== About this task ==
Which lines of the records contain "below"? Collect every one of them.

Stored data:
Segment Open

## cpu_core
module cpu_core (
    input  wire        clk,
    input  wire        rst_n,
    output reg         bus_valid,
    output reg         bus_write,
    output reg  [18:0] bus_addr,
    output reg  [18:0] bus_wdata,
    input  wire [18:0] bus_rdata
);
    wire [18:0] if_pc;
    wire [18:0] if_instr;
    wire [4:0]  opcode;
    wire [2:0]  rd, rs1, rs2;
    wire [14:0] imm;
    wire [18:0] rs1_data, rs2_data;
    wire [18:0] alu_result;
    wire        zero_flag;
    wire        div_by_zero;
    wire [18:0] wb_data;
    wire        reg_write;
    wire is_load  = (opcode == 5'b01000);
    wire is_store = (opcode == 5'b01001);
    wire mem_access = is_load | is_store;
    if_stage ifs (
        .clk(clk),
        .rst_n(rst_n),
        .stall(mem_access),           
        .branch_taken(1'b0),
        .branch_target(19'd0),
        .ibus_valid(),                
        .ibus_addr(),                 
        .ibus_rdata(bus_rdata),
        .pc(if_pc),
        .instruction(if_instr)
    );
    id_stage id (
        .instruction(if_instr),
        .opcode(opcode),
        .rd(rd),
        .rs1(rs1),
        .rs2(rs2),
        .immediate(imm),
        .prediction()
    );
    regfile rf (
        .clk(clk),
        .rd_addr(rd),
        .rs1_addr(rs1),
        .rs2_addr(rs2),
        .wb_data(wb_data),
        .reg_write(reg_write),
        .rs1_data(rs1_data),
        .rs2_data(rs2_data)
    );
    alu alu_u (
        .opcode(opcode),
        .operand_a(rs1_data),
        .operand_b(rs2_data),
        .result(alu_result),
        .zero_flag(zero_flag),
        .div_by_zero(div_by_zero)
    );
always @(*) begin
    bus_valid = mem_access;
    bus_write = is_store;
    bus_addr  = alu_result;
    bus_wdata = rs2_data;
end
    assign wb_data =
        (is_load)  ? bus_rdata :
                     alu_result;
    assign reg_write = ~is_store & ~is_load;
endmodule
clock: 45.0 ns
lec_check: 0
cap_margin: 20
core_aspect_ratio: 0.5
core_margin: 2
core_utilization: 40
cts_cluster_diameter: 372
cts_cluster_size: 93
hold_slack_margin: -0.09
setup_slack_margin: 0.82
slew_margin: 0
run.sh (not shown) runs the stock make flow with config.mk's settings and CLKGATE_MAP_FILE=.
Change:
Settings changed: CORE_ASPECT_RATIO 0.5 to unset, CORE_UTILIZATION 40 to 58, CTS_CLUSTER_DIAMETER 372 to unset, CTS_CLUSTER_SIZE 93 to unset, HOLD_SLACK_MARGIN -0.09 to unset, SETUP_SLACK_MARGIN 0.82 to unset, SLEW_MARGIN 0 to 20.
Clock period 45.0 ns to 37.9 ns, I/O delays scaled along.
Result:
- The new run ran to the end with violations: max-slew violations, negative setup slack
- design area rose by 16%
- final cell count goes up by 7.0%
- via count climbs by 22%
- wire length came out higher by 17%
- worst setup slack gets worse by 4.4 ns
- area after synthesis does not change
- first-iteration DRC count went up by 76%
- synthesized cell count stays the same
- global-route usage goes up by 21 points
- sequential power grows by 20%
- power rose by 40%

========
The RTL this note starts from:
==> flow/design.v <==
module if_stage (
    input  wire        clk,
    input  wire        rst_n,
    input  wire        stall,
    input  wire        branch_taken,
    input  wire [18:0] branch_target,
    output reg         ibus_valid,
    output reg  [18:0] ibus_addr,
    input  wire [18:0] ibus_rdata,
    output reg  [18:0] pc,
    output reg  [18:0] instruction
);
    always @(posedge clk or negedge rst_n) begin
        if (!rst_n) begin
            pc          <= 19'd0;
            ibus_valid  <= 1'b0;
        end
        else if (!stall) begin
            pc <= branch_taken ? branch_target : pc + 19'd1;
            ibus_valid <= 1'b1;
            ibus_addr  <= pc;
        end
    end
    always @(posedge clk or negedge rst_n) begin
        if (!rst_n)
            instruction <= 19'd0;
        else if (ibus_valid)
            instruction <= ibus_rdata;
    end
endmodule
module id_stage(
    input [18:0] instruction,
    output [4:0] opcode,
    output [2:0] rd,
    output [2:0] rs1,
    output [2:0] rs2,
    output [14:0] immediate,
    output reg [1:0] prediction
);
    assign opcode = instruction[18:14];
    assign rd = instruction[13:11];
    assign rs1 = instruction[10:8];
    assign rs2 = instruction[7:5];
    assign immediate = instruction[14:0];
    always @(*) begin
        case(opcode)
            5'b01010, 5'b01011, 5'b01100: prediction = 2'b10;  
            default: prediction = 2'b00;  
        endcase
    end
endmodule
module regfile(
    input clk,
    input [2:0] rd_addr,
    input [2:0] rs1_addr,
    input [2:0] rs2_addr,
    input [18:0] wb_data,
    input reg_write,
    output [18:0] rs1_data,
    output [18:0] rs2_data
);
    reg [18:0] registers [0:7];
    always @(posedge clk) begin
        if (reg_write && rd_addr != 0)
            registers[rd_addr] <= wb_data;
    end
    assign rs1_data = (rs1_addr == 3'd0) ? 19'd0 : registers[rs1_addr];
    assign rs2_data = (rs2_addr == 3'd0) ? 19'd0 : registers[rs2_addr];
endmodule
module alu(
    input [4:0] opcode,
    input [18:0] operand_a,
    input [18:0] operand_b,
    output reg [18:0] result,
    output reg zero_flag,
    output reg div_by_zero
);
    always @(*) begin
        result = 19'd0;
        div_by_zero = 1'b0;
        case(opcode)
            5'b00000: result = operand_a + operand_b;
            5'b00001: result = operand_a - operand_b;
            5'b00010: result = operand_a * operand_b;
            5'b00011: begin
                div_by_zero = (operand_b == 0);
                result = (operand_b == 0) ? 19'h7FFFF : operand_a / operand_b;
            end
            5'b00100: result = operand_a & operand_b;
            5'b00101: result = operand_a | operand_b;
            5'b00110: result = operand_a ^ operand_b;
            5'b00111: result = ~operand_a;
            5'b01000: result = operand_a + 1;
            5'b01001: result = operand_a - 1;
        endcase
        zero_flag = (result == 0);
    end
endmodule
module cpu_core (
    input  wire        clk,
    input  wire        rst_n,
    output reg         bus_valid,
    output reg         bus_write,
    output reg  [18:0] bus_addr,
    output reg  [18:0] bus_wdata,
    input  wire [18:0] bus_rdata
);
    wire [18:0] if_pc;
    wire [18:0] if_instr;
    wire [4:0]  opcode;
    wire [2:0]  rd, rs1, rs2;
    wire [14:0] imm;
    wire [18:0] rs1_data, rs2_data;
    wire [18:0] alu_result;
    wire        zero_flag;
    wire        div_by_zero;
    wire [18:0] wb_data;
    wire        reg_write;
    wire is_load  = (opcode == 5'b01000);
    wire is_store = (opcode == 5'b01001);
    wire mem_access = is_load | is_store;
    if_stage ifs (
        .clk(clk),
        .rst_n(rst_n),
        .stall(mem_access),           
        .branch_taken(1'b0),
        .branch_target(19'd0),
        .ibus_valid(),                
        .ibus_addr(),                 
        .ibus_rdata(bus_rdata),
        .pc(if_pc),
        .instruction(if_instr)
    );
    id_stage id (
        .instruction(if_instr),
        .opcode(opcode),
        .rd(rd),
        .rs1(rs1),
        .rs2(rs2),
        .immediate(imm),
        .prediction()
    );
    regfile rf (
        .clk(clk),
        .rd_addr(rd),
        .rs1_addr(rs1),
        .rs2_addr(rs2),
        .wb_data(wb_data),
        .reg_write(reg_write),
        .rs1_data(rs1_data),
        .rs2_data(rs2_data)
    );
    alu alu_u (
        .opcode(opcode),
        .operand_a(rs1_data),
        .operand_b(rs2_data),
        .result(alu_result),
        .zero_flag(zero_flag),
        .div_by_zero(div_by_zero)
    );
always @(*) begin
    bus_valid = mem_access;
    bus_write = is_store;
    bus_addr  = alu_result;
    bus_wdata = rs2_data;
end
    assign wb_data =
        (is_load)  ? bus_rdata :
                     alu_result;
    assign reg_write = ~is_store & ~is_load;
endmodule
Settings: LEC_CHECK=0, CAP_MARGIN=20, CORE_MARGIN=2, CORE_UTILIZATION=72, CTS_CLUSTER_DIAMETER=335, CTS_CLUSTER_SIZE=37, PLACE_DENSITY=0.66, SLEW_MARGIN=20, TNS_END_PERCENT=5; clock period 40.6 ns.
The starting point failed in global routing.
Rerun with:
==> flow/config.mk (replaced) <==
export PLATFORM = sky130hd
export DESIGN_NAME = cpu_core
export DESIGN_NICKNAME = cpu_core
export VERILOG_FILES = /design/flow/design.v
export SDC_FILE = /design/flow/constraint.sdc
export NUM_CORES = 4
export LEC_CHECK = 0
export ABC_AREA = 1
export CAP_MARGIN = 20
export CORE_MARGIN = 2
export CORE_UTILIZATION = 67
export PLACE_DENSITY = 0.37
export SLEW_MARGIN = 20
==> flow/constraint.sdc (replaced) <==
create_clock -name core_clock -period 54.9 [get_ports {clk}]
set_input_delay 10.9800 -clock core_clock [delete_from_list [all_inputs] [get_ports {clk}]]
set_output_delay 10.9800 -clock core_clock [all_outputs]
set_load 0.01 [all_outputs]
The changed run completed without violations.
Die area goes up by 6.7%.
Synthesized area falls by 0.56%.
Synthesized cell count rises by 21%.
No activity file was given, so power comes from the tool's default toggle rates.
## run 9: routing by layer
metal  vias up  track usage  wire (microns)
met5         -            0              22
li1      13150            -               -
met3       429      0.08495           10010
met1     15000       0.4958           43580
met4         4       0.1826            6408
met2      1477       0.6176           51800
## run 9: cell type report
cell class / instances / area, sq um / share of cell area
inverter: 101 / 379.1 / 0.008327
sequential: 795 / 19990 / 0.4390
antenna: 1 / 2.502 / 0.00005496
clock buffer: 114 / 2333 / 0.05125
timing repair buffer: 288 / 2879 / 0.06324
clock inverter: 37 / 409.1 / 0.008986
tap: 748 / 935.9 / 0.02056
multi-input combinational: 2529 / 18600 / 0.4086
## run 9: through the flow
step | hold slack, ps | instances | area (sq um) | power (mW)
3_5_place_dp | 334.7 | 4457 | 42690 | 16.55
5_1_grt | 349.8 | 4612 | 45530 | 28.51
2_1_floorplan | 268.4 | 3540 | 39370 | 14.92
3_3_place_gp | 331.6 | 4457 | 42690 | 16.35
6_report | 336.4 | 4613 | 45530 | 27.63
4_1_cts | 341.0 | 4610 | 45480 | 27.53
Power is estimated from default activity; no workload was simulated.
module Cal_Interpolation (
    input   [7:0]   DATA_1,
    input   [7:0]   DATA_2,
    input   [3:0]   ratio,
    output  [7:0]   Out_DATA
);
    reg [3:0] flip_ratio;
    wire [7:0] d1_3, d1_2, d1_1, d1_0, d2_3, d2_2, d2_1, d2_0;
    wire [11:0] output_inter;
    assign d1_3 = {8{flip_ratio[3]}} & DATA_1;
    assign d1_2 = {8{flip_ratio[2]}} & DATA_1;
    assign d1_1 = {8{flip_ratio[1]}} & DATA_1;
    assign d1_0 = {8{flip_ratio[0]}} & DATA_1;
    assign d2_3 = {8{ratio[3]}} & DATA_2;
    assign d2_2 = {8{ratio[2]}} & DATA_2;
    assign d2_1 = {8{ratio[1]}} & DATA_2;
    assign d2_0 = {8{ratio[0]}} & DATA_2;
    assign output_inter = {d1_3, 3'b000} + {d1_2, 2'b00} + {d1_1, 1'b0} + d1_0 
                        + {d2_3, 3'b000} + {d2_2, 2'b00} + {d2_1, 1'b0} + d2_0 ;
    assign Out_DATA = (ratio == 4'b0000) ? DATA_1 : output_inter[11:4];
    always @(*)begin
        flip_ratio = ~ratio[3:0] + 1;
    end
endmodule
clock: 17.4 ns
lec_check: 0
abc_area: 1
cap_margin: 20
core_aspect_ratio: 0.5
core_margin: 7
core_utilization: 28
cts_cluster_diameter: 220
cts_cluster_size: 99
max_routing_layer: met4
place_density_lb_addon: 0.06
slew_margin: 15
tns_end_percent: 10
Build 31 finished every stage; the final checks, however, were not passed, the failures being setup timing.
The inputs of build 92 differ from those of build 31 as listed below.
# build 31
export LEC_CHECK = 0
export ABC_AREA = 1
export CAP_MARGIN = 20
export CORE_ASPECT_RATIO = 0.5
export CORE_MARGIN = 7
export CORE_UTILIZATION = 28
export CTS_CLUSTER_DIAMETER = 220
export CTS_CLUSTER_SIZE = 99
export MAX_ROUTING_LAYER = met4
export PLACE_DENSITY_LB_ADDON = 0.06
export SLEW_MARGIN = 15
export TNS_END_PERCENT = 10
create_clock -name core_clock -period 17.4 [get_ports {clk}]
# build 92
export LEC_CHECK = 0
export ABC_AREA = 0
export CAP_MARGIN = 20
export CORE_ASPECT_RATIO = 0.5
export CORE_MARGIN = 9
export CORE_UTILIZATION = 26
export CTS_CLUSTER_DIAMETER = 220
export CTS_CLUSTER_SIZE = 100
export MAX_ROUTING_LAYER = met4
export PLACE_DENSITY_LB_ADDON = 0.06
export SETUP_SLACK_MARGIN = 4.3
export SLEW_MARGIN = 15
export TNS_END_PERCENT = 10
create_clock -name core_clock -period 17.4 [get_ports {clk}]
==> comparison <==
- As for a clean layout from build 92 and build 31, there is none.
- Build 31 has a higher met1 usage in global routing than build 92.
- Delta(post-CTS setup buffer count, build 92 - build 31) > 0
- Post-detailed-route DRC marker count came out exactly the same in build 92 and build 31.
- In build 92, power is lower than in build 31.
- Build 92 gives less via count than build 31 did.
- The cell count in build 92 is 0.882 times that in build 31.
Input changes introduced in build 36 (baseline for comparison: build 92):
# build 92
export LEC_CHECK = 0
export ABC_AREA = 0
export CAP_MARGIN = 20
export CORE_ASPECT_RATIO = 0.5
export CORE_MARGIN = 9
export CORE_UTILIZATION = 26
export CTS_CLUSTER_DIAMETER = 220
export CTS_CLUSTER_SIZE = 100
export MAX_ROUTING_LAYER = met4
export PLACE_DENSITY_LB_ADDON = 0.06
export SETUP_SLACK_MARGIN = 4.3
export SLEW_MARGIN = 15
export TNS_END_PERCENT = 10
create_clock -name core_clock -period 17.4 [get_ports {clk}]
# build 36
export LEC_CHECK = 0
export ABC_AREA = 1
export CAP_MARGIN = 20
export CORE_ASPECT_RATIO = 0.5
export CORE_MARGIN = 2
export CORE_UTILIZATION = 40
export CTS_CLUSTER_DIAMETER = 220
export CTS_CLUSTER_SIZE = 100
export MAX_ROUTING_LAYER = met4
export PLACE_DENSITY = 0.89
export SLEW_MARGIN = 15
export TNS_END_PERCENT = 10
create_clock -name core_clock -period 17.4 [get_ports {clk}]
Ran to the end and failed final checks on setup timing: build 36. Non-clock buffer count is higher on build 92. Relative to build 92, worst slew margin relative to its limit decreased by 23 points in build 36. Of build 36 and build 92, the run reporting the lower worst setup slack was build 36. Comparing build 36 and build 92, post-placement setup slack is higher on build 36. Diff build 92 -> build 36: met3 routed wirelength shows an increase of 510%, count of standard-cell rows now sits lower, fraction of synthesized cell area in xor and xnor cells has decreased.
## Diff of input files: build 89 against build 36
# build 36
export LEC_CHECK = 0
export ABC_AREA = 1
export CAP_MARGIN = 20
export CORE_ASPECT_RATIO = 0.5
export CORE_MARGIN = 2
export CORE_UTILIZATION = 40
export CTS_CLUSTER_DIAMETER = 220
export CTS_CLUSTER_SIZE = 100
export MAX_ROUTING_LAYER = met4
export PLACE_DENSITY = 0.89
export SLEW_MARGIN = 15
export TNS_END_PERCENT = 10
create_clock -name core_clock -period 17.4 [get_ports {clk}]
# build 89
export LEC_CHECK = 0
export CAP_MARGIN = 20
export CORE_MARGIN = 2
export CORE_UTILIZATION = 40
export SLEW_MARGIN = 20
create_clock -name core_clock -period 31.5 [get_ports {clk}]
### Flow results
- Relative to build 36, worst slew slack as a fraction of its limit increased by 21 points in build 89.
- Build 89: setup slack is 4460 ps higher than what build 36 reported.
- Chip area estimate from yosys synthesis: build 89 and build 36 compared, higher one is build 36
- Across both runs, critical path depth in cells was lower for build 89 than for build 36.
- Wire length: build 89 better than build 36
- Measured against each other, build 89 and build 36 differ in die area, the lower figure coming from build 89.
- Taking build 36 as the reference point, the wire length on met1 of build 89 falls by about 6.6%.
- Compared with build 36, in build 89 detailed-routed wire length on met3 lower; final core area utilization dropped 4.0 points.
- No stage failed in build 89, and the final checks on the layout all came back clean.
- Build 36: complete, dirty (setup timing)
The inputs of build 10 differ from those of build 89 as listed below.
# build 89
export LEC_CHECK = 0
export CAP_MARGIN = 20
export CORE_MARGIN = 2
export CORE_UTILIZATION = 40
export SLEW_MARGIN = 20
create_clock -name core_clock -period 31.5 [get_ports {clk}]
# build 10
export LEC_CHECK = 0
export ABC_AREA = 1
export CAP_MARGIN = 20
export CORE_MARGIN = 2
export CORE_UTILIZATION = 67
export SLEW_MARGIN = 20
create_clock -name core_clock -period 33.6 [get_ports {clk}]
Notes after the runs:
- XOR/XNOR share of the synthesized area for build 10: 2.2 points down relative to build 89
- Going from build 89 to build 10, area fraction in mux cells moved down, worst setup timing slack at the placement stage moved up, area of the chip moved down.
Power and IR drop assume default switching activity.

Segment Closed

== Response area ==
The inputs of build 92 differ from those of build 31 as listed below.
The inputs of build 10 differ from those of build 89 as listed below.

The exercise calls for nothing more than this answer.